El Colegio recuerda que cuando comienza el curso los niños se tienen que enfrentar diariamente a varias horas de clases, leer, estudiar, hacer deporte, actividades extraescolares, los deberes en casa y, después, quizás haya tiempo para divertirse un rato con la consola y el ordenador.

En muchos casos, las malas notas o el desinterés por las asignaturas no son consecuencia de la apatía de los estudiantes, sino de algún defecto visual que les impide seguir el ritmo de las clases, atender a las explicaciones de la pizarra, leer con rapidez y comprensión y estudiar cómodamente, con el consiguiente lastre para su aprendizaje.

Los síntomas

Como los menores “pocas veces” se quejan de los problemas de visión, ha hecho hincapié en que es necesario llevar a cabo revisiones visuales y evaluar también la capacidad de comprensión. Pero, aparte de esa necesaria supervisión, ha sentenciado que los padres y profesores deben estar atentos a una serie de síntomas, que suelen señalar la existencia de problemas visuales. Por ejemplo, que el niño frunza el ceño, guiñe los ojos o gire la cabeza y el cuello para mirar de lejos o de cerca; que se le irriten los ojos cuando escribe o lee, le escuezan y se frote los párpados con frecuencia.

También si se queja habitualmente de dolores de cabeza, tropieza con facilidad como consecuencia de la deficiencia en la sensación de profundidad, tuerce un ojo o comete muchos errores al copiar palabras de la pizarra.
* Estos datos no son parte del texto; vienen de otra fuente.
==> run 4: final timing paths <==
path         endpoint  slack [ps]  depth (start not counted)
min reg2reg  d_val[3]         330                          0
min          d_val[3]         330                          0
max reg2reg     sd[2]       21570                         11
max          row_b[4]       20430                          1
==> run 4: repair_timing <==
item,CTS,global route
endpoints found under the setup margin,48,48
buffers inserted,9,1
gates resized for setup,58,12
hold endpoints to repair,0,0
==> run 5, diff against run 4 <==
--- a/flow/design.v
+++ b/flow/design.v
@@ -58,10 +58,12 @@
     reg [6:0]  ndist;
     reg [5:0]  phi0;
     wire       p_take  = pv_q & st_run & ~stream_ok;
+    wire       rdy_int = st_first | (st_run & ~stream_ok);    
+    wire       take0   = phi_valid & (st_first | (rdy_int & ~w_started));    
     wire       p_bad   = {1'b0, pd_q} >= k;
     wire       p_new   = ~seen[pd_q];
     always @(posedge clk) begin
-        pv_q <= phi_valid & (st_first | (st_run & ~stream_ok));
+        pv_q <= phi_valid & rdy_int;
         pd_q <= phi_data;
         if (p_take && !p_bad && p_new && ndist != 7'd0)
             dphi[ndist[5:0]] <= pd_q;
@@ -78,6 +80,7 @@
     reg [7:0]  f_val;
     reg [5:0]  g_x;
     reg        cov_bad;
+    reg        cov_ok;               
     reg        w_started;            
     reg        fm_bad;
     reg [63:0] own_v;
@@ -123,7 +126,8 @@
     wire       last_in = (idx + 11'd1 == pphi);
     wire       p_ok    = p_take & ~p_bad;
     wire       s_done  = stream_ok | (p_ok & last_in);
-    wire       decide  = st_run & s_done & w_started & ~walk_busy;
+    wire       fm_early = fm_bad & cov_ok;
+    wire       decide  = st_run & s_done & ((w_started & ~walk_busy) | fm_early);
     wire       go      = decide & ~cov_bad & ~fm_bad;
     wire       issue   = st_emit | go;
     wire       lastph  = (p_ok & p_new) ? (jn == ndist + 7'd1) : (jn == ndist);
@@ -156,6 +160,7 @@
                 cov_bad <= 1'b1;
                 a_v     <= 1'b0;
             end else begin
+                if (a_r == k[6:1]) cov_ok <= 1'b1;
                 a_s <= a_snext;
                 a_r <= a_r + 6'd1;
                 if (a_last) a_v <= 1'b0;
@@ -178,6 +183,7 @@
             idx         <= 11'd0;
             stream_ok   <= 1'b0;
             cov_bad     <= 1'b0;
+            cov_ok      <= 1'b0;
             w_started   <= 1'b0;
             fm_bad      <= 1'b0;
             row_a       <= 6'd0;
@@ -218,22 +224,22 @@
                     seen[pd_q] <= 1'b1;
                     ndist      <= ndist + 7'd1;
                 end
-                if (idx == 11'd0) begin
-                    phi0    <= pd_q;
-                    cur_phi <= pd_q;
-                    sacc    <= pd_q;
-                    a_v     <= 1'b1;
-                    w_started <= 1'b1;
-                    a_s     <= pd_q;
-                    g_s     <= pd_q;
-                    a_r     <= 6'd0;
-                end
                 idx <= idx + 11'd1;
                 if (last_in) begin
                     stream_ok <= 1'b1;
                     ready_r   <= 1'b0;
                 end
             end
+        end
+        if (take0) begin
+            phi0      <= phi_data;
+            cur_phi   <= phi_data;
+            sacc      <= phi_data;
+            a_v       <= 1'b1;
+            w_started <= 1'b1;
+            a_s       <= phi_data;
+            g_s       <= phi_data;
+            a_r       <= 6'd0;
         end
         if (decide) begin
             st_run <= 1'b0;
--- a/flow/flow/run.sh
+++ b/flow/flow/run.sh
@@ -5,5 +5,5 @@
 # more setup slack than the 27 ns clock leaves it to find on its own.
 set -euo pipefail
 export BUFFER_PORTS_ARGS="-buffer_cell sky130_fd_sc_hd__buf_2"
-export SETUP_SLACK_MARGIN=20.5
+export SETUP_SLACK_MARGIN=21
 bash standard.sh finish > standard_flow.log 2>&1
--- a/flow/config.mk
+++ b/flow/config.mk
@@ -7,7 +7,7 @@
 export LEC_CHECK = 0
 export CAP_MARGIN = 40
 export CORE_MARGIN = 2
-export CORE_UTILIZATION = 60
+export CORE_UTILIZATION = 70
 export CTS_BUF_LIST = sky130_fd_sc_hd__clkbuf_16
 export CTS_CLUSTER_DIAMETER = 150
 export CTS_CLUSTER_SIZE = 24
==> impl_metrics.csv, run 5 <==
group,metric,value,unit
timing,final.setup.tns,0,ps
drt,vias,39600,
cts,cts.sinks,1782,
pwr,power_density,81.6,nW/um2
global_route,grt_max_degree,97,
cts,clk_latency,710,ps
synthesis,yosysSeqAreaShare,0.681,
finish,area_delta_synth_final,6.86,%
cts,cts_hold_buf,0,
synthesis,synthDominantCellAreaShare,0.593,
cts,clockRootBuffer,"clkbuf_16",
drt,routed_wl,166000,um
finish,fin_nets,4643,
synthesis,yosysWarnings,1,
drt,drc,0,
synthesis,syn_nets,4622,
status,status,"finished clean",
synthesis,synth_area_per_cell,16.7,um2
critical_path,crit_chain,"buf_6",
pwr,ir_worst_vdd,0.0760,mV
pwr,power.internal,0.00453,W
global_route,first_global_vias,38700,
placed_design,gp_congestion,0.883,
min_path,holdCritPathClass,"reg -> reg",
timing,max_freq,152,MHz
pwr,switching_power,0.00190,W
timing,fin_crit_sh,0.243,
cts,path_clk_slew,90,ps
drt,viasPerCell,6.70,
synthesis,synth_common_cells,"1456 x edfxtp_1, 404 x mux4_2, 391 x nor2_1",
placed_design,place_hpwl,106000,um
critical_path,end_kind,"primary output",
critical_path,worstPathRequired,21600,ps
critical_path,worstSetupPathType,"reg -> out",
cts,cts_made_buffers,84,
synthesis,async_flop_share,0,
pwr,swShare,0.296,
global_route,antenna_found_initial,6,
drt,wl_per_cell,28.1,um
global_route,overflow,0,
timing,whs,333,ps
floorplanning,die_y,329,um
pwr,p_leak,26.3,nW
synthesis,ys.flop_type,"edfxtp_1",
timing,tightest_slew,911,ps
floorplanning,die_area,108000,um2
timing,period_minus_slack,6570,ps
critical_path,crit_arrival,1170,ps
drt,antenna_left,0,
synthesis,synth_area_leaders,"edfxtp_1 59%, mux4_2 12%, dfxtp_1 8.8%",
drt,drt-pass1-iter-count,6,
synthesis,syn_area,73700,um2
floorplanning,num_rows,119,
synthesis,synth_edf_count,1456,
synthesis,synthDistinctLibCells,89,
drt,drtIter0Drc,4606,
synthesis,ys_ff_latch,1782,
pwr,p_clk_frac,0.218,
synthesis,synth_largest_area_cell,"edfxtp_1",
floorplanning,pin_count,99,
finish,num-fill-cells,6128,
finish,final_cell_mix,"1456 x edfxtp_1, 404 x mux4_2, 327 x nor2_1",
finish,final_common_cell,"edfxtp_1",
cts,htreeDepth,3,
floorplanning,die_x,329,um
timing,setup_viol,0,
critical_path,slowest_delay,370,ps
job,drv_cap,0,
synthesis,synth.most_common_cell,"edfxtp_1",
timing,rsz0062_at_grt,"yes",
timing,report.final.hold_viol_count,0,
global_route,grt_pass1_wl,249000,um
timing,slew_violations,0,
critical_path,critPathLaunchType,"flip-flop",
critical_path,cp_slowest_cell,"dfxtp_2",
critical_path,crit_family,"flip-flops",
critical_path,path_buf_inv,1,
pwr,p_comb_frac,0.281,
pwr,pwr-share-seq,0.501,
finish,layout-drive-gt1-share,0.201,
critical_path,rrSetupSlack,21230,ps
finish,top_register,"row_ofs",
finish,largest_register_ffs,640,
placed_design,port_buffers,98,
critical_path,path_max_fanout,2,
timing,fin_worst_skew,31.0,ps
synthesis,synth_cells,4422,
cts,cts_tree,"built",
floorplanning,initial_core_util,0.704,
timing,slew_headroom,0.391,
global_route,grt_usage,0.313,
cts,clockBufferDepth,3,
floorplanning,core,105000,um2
What follows belongs to an exercise in optimizing a design on an open flow for small area, a short achievable clock period and few clock cycles; a production flow would make more cautious choices. The RTL was checked by simulation tests, not by an equivalence proof against the original design.

Design sha256_block, start of the top module:
module sha256_block (
    input  wire         clk,
    input  wire         rst_n,
    input  wire         in_valid,
    output wire         in_ready,
    input  wire         in_first,    
    input  wire [511:0] in_block,    
    output reg          out_valid,
    output wire [255:0] out_digest   
);
    localparam [31:0] IV_A = 32'h6a09e667, IV_B = 32'hbb67ae85,
                      IV_C = 32'h3c6ef372, IV_D = 32'ha54ff53a,
                      IV_E = 32'h510e527f, IV_F = 32'h9b05688c,
                      IV_G = 32'h1f83d9ab, IV_H = 32'h5be0cd19;
    localparam [31:0] K_0 = 32'h428a2f98;
    function [31:0] kconst;
        input [5:0] i;
        begin
            case (i)
                6'd0:  kconst = 32'h428a2f98; 6'd1:  kconst = 32'h71374491;
                6'd2:  kconst = 32'hb5c0fbcf; 6'd3:  kconst = 32'he9b5dba5;
                6'd4:  kconst = 32'h3956c25b; 6'd5:  kconst = 32'h59f111f1;
                6'd6:  kconst = 32'h923f82a4; 6'd7:  kconst = 32'hab1c5ed5;
                6'd8:  kconst = 32'hd807aa98; 6'd9:  kconst = 32'h12835b01;
                6'd10: kconst = 32'h243185be; 6'd11: kconst = 32'h550c7dc3;
                6'd12: kconst = 32'h72be5d74; 6'd13: kconst = 32'h80deb1fe;
                6'd14: kconst = 32'h9bdc06a7; 6'd15: kconst = 32'hc19bf174;
                6'd16: kconst = 32'he49b69c1; 6'd17: kconst = 32'hefbe4786;
                6'd18: kconst = 32'h0fc19dc6; 6'd19: kconst = 32'h240ca1cc;
  ...
Size: roughly 7700 cells after synthesis, roughly 1100 flip-flops, ~770 I/O pins.
==> flow/config.mk <==
export PLATFORM = sky130hd
export DESIGN_NAME = sha256_block
export DESIGN_NICKNAME = sha256_block
export VERILOG_FILES = /design/flow/design.v
export SDC_FILE = /design/flow/constraint.sdc
export NUM_CORES = 4
export LEC_CHECK = 0
export ABC_AREA = 1
export ABC_CLOCK_PERIOD_IN_PS = 3500
export CAP_MARGIN = 20
export CORE_MARGIN = 2
export CORE_UTILIZATION = 40
export CTS_CLUSTER_DIAMETER = 100
export CTS_CLUSTER_SIZE = 25
export PLACE_DENSITY = 0.6
export SLEW_MARGIN = 20
==> flow/constraint.sdc <==
create_clock -name core_clock -period 11.0 [get_ports {clk}]
set_input_delay 2.2000 -clock core_clock [delete_from_list [all_inputs] [get_ports {clk}]]
set_output_delay 2.2000 -clock core_clock [all_outputs]
set_load 0.01 [all_outputs]
standard.sh (not shown) runs the stock make flow with config.mk's settings and CLKGATE_MAP_FILE= SYNTH_SCRIPT=/design/flow/synth_recipe.tcl, a recipe that flattens the netlist after the stock synthesis.
==> flow/flow/run.sh <==
#!/bin/bash
# The standard layout (the standard.sh: standard synthesis, floorplan,
# placement, CTS, routing), with two changes to how it is made:
#  * the port buffers are sky130_fd_sc_hd__buf_1 rather than the default
#    clkdlybuf4s50_1 (every port still gets its own buffer);
#  * repair_timing aims for 7 ns of setup slack at the fixed 11 ns clock, so
#    the critical paths are sized for a shorter achieved period.
# make's full output goes to flow_make.log here; each ORFS step keeps its own
# log under orfs/logs/.
set -euo pipefail
bash standard.sh SETUP_SLACK_MARGIN=7 \
    "BUFFER_PORTS_ARGS=-buffer_cell sky130_fd_sc_hd__buf_1" finish > flow_make.log 2>&1
Testbench counts at the start, summed over its fixed seeds: cycles 208,016.
Next try:
CTS_CLUSTER_DIAMETER = default   (was 100)
CTS_CLUSTER_SIZE = default   (was 25)
Outcome: Register-to-register slack degrades by 0.06 ns. Routed wire length rises by 0.73%. Synthesized cell count stays the same. Die area does not change. Setup slack got worse by 0.061 ns. Global-route usage went up by 0.31 points. Cell count went up by about 1.2%.

Another version of the RTL of sha256_block (not shown whole).
Size: roughly 6900 cells after synthesis, roughly 1100 flip-flops, about 54000 sq um of cells after synthesis.
Settings: LEC_CHECK=0, ABC_AREA=1, ABC_CLOCK_PERIOD_IN_PS=3500, CAP_MARGIN=20, CORE_MARGIN=2, CORE_UTILIZATION=50, CTS_CLUSTER_DIAMETER=100, CTS_CLUSTER_SIZE=25, PLACE_DENSITY=0.65, SLEW_MARGIN=20; clock period 11.0 ns.
Scripts as last shown in full above: flow/flow/run.sh
Testbench counts at the start, summed over its fixed seeds: cycles 208,016.
Change:
- CORE_UTILIZATION: 50 -> 40
- PLACE_DENSITY: 0.65 -> 0.6
The changed run passed the timing, design-rule and antenna checks.
Die area came out higher by a quarter to a third.
Register-to-register slack gets better by 80 ps.
Synthesized area is unchanged.

Another version of the RTL of sha256_block (not shown whole).
For scale: ~7200 cells after synthesis, about 1100 flip-flops, ~770 I/O pins.
==> flow/config.mk <==
export PLATFORM = sky130hd
export DESIGN_NAME = sha256_block
export DESIGN_NICKNAME = sha256_block
export VERILOG_FILES = /design/flow/design.v
export SDC_FILE = /design/flow/constraint.sdc
export NUM_CORES = 4
export LEC_CHECK = 0
export ABC_AREA = 1
export ABC_CLOCK_PERIOD_IN_PS = 3500
export CAP_MARGIN = 20
export CORE_MARGIN = 2
export CORE_UTILIZATION = 50
export CTS_CLUSTER_DIAMETER = 100
export CTS_CLUSTER_SIZE = 25
export PLACE_DENSITY = 0.65
export SLEW_MARGIN = 20
==> flow/constraint.sdc <==
create_clock -name core_clock -period 11.0 [get_ports {clk}]
set_input_delay 2.2000 -clock core_clock [delete_from_list [all_inputs] [get_ports {clk}]]
set_output_delay 2.2000 -clock core_clock [all_outputs]
set_load 0.01 [all_outputs]
Scripts as last shown in full above: flow/flow/run.sh
The starting point passed the timing, design-rule and antenna checks.
Testbench counts at the start, summed over its fixed seeds: cycles 208,016.
Then changed:
Settings changed: CORE_UTILIZATION 50 to 40, PLACE_DENSITY 0.65 to 0.6.
Result: Die area climbs by 25%. Wire length climbs by 4.8%. Count of clock-buffer cells in the layout climbs by 2. Via count stays flat. Flip-flop and latch count does not change.

sha256_block, a different RTL version from the one above (not shown whole).
Size: ~7100 cells after synthesis, about 1100 flip-flops.
export LEC_CHECK = 0
export ABC_AREA = 1
export ABC_CLOCK_PERIOD_IN_PS = 3500
export CAP_MARGIN = 20
export CORE_MARGIN = 2
export CORE_UTILIZATION = 50
export CTS_CLUSTER_DIAMETER = 100
export CTS_CLUSTER_SIZE = 25
export PLACE_DENSITY = 0.65
export SLEW_MARGIN = 20
create_clock -name core_clock -period 11.0 [get_ports {clk}]
Scripts as last shown in full above: flow/flow/run.sh
Testbench counts at the start, summed over its fixed seeds: cycles 208,016.
Rerun with:
- CORE_UTILIZATION: 50 -> 40
- PLACE_DENSITY: 0.65 -> 0.6
Outcome:
- The changed run finished clean
- cell area went up by 0.59%
- count of clock-buffer cells in the layout went up by 4
- die area went up by 25%
- routed wire length went up by 0.75%

separate check: timing with driven ports:
The flow's constraints put no driver on any port. The routed layouts listed below were extracted and timed again, unchanged, in two steps. Step 1 (the two cells are an assumption about what drives the block):
set clk [get_ports {clk}]
set_driving_cell -lib_cell sky130_fd_sc_hd__clkbuf_16 $clk
set_driving_cell -lib_cell sky130_fd_sc_hd__buf_2 [delete_from_list [all_inputs] $clk]
Step 2, shift: input delay + t, output delay - t, t = (earliest + latest rising clock arrival at the registers) / 2. This alone moves slack from input paths to output paths. Three values: no drivers, after step 1, after step 2; two values: the first two.
run | shift t [ns] | setup slack, ns | worst setup path after step 2 | pins driven straight from the clock port
the first run of note 1 | 0.801 | 6.969 / 6.969 / 6.229 | input to register | 1
the second run of note 1 | 0.829 | 6.908 / 6.908 / 6.208 | input to register | 1
the first run of note 2 | 0.796 | 6.710 / 6.710 / 6.404 | input to register | 1
the second run of note 2 | 0.776 | 6.785 / 6.785 / 6.494 | input to register | 1
the first run of note 3 | 0.772 | 7.067 / 7.067 / 6.379 | input to register | 1
the second run of note 3 | 0.810 | 6.943 / 6.943 / 6.442 | input to register | 1
the first run of note 4 | 0.791 | 6.909 / 6.909 / 6.502 | input to register | 1
the second run of note 4 | 0.777 | 6.810 / 6.810 / 6.419 | input to register | 1
After both steps every run listed still meets setup and hold. For the first run of note 1, which loses most, drivers alone change the setup slack by 0.000 ns; drivers and shift together by -0.740 ns.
Baja comprensión de la lectura para su edad; excesiva sensibilidad a la luz; el evitar actividades que requieren visión de cerca, como leer o hacer los deberes, o visión de lejos, como el deporte u otras actividades de ocio, y que suela sentarse demasiado cerca de la tele o se aproxime mucho a los libros son otros elementos a tener en cuenta.